The diff between good shop and bad shop is very noticeable.
Deal Addict
Oct 23, 2017
1665 posts
1226 upvotes
GTA West
violet0114 wrote: shit happens!

My car got scratched badly (doors and some part of the body frame, deep cuts, metal visible) at some stupid road curb...sending my car to some body shop for the fix.

I guess my only concern is..since this is a leased car, how likely the dealership is going to find out the body shop job and ding me for extra money when i return the car? (assuming the body shop does a really decent job)

Appreciate if anyone can shed some lights on this.

Thanks!!!
When I returned my leased car the manager just did a walk-around, since they already had the insurance report that the only insurance damage claim on record was for a windshield.

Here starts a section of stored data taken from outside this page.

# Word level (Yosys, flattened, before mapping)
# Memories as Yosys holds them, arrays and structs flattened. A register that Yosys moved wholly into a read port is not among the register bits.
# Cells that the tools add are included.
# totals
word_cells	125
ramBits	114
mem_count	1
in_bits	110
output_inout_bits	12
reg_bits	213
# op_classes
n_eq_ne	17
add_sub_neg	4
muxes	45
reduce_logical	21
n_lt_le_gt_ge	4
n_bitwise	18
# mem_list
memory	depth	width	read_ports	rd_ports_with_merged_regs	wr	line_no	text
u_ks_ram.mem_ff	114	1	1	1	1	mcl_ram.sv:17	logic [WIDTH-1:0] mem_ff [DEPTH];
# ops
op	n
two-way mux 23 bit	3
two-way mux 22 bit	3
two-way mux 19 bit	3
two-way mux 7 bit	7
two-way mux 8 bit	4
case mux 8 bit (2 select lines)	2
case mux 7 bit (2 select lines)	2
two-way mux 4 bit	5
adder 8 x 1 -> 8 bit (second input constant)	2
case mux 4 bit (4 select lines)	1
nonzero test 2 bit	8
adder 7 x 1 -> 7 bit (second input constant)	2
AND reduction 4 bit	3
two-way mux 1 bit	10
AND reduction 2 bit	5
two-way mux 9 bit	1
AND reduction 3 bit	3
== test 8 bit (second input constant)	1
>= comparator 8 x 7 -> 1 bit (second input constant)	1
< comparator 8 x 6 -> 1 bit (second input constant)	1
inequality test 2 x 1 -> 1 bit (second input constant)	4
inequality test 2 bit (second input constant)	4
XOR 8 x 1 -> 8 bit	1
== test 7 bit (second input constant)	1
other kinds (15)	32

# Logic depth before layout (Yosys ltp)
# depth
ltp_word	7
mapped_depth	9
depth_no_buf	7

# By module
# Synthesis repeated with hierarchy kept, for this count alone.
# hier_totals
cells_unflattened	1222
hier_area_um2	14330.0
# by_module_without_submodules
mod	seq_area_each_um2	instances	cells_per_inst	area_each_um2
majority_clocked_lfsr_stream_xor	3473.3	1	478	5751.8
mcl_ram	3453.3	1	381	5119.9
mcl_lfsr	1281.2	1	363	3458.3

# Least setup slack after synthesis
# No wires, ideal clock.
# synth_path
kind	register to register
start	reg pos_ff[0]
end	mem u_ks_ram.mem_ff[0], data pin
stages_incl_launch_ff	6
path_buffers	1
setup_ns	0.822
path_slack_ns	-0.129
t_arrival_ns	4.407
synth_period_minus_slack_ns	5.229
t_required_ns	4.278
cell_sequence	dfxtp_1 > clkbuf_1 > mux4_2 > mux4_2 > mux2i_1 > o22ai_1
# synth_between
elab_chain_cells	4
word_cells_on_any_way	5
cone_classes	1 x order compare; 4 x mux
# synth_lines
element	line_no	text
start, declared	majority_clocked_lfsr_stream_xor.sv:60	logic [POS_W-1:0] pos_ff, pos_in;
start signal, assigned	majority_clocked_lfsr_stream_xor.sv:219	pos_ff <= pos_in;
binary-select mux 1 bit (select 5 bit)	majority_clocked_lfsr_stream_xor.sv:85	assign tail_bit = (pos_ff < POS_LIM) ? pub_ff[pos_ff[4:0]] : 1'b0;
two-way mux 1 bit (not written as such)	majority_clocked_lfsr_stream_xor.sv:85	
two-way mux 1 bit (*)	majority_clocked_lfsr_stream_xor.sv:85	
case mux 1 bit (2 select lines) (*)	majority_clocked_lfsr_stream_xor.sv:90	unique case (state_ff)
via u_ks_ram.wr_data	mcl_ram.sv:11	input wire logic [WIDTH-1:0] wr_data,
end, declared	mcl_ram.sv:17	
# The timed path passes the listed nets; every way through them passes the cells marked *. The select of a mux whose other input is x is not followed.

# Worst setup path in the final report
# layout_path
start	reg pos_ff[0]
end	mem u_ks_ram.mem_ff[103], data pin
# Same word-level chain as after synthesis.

Damage history reduces the value of a used car but if the repair is professionally done to a good standard, what can they do about it? But they may wholesale it rather than resell it if they have any doubts.
Sr. Member
Jan 20, 2012
692 posts
318 upvotes
Toronto
Use dealer approved body shop. They should know how to get it done properly. Previous car was in accident and needed repaint for whole rear end. Nothing noted on the return inspection except for minor scratch on wheel.

I spot painted my Civic bumper with can spray from Canadian Tire before lease return. It passed inspection as well.
Deal Guru
Mar 22, 2004
13096 posts
3562 upvotes
RFD
@violet0114 let us know how it goes when you take it back to the dealer. You might get lucky and they don't spot it even with their paint thickness gauge, maybe they measure around it instead of on it.
Deal Expert
Mar 23, 2004
27627 posts
7975 upvotes
These are normal things that happen to cars. That's completely allowed during a lease provided you have it repaired properly/well. If it's a shitty job where it's subpar work, paint doesn't match, it's visually obvious to the untrained eye it's been repainted and done badly...those things you're gonna get charged for upon return. If the repair is done well at a good body shop, you shouldn't have anything to worry about. Note that typically speaking you get what you pay for so a cheap job is usually not going to be a good job, and that's where you'll get yourself into trouble, like trying to get it done for $500 on the cheap when it's a $1500 repair or something like that. Yeah there's gonna be someone out that will do the work at a cut-rate price, but it probably ain't gonna be good and that's what's gonna bite you later. Just have it done correctly once and be done with it.

Incidentally this is one of the advantages of leasing--if "shit happens" to the car and you have to get it repaired (like a larger damage or accident rather than a small one) then you get it repaired and walk away. Any lost resale value is eaten by the manufacturer, not you. As someone else mentioned it could be the difference in a dealer buying it out and going on the lot or just going straight to auction 'cause few branded dealers want a car with a big accident on its carfax. But whatevs you don't care as you are lessee, you just walk away at lease end if you want.
Deal Fanatic
Sep 1, 2004
5830 posts
4510 upvotes
My inspection always comes with paint depth check to check for repainted panels.